Turning from France to England we hit upon Robert Owen, another philanthropic castle builder. At New Harmony, Indiana, is the broken column that stands for his monument. German Socialism busies itself more with principles and less with the machinery of societies. It keeps close to the schools and the platform and uses the already constructed machinery of the state for its leverage. Its effect is seen in recent elections.

In our own country, how many millenniums are approaching with their machinery all smoothly running-on paper ! There is the Prohibition millennium, and Woman Suffrage millennium, and the Single Tax millennium, and the Industrial Army millennium, and that blissful state which would be if the tariff could ever get itself properly adjusted, and that other day-dawn of Paradise which must come when free trade comes.
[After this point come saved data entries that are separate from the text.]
<file path="src/sv/quadrature_speed_odometer_assert.svh">
// Assertion macros for the odometer RTL (included by qso_back).
`ifndef QUADRATURE_SPEED_ODOMETER_ASSERT_SVH
`define QUADRATURE_SPEED_ODOMETER_ASSERT_SVH

// Same-cycle implication, clocked on clk, off while arst_n is low.
`define QSO_ASSERT_IMP(lbl, ante, cons, msg) \
	lbl: assert property (@(posedge clk) disable iff (!arst_n) (ante) |-> (cons)) \
		else $error(msg);

// Next-cycle implication, clocked on clk, off while arst_n is low.
`define QSO_ASSERT_NXT(lbl, ante, cons, msg) \
	lbl: assert property (@(posedge clk) disable iff (!arst_n) (ante) |=> (cons)) \
		else $error(msg);

`endif

</file>
<file path="src/sv/qso_queue.sv">
// Two-entry queue between front and back.
`timescale 1ns / 1ps
`default_nettype none
module qso_queue #(
	parameter int WIDTH = 65
) (
	input  wire logic             clk,
	input  wire logic             arst_n,
	input  wire logic             push,
	input  wire logic [WIDTH-1:0] push_data,
	output logic                  full,
	input  wire logic             pop,
	output logic [WIDTH-1:0]      head,
	output logic                  empty
);

	logic [WIDTH-1:0] entry_q [2];
	logic             wr_q, rd_q;
	logic [1:0]       fill_q;

	assign full  = (fill_q == 2'd2);
	assign empty = (fill_q == 2'd0);
	assign head  = entry_q[rd_q];

	always_ff @(posedge clk) begin
		if (push) begin
			entry_q[wr_q] <= push_data;
		end
	end

	always_ff @(posedge clk or negedge arst_n) begin
		if (!arst_n) begin
			wr_q   <= 1'b0;
			rd_q   <= 1'b0;
			fill_q <= 2'd0;
		end else begin
			if (push) wr_q <= !wr_q;
			if (pop)  rd_q <= !rd_q;
			fill_q <= fill_q + {1'b0, push} - {1'b0, pop};
		end
	end

endmodule
`default_nettype wire

</file>
<file path="config.mk">
export PLATFORM = sky130hd
export DESIGN_NAME = qso_queue
export DESIGN_NICKNAME = d
export VERILOG_FILES = /design/src/sv/quadrature_speed_odometer_assert.svh /design/src/sv/qso_queue.sv
export SDC_FILE = /design/constraint.sdc
export NUM_CORES = 1
export LEC_CHECK = 0
export BUFFER_PORTS_ARGS = -buffer_cell sky130_fd_sc_hd__buf_4
export CORE_AREA = 2 2 98 100
export CTS_CLUSTER_SIZE = 10
export DETAILED_ROUTE_END_ITERATION = 6
export DIE_AREA = 0 0 100 102
export PLACE_DENSITY = 0.85
export SLEW_MARGIN = 0
export SYNTH_ARGS = -nofsm -noshare
export SYNTH_HDL_FRONTEND = slang
export SYNTH_SLANG_ARGS = --single-unit
</file>
<file path="constraint.sdc">
create_clock -name clk -period 9 [get_ports clk]
set_input_delay 1.35 -clock clk [delete_from_list [all_inputs] [get_ports clk]]
set_output_delay 1.35 -clock clk [all_outputs]
set_load 0.03 [all_outputs]
</file>
[Word level (Yosys, flattened, before mapping)]
Memories as Yosys holds them, arrays and structs flattened.
Index checks and enable logic that the tools add are counted.
Operators by class
  reduce and logical (&&, ||, !) cells: 3
  multiplexer cells: 2
  equal/unequal tests: 1
  multiply operators: 0
  shifts and indexed selects: 0
  $lt $le $gt $ge: 0
  $add $sub $neg: 2
  bitwise logic cells: 0
  div/mod/pow operators: 0
Operators by type and width (number)
  2-bit by 1-bit adder with 2-bit output: 1
  2-bit == test, second input constant: 1
  1-bit logical NOT: 2
  2-bit logical NOT: 1
  1-bit 2-to-1 mux: 2
  2-bit by 1-bit subtractor with 2-bit output: 1
Word-level totals
  latch bits: 0
  input port bits: 69
  memories: 1
  register bits after elaboration: 4
  memory bits (read-only): 0
  word-level logic and storage cells: 12
  memory bits (writable): 130
Memories
  entry_q: depth 2, bits a word 65, rd ports 1, clocked after memory_dff 0, wr ports 1, RTL line qso_queue.sv:17  | logic [WIDTH-1:0] entry_q [2];

[Logic depth before layout (Yosys ltp)]
  depth after elaboration: 2
  mapped depth: 5
  mapped depth without buffers: 5

[Worst setup path after synthesis]
OpenSTA, ideal clock, no wires.
  kind: input to register
  start point: input push
  end point: memory entry_q[0][0] (enable)
  cell stages on the path: 1
  setup time: 0.496 ns
  required time: 8.504 ns
  setup slack: 4.297 ns
  arrival time: 4.207 ns
  path through: nor2b_1
On the way
  cells in the longest elaborated chain, start to end: 2
Ends and longest elaborated chain
  from (decl): RTL line qso_queue.sv:9  | input wire logic push,
  1-bit 2-to-1 mux: RTL line qso_queue.sv:26  | if (push) begin
  1-bit 2-to-1 mux (not written as such): RTL line qso_queue.sv:27  | entry_q[wr_q] <= push_data;
  to (decl): RTL line qso_queue.sv:17
No other way between the ends.

[Worst setup path after layout]
  start point: register rd_q
  end point: output head[4]
On the way
  cells in the longest elaborated chain, start to end: 1
Ends and longest elaborated chain
  from (decl): RTL line qso_queue.sv:18  | logic wr_q, rd_q;
  from (signal assigned): RTL line qso_queue.sv:38  | if (pop) rd_q <= !rd_q;
  memory 2 x 65 bit
  to (decl): RTL line qso_queue.sv:13  | output logic [WIDTH-1:0] head,
No other way between the ends.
It is reported that some time ago there appeared in Washington city, a humane man with a theory that our social ills arise from the lack of sufficient food for all. To his mind the products of the land are not sufficiently economized. If only the grain and fruit could be properly preserved there would be enough for all, and all would be happy. His solution of the problem was a beautifully ornamented cast-iron, or steel granary, of which he was the patentee, or wanted to be. If the farmers of our broad prairies could be induced to use his cast-iron corn-crib-why, then the sun would cease to look down on any hungry human being, and all mankind would of course be as happy as the famous pig in clover.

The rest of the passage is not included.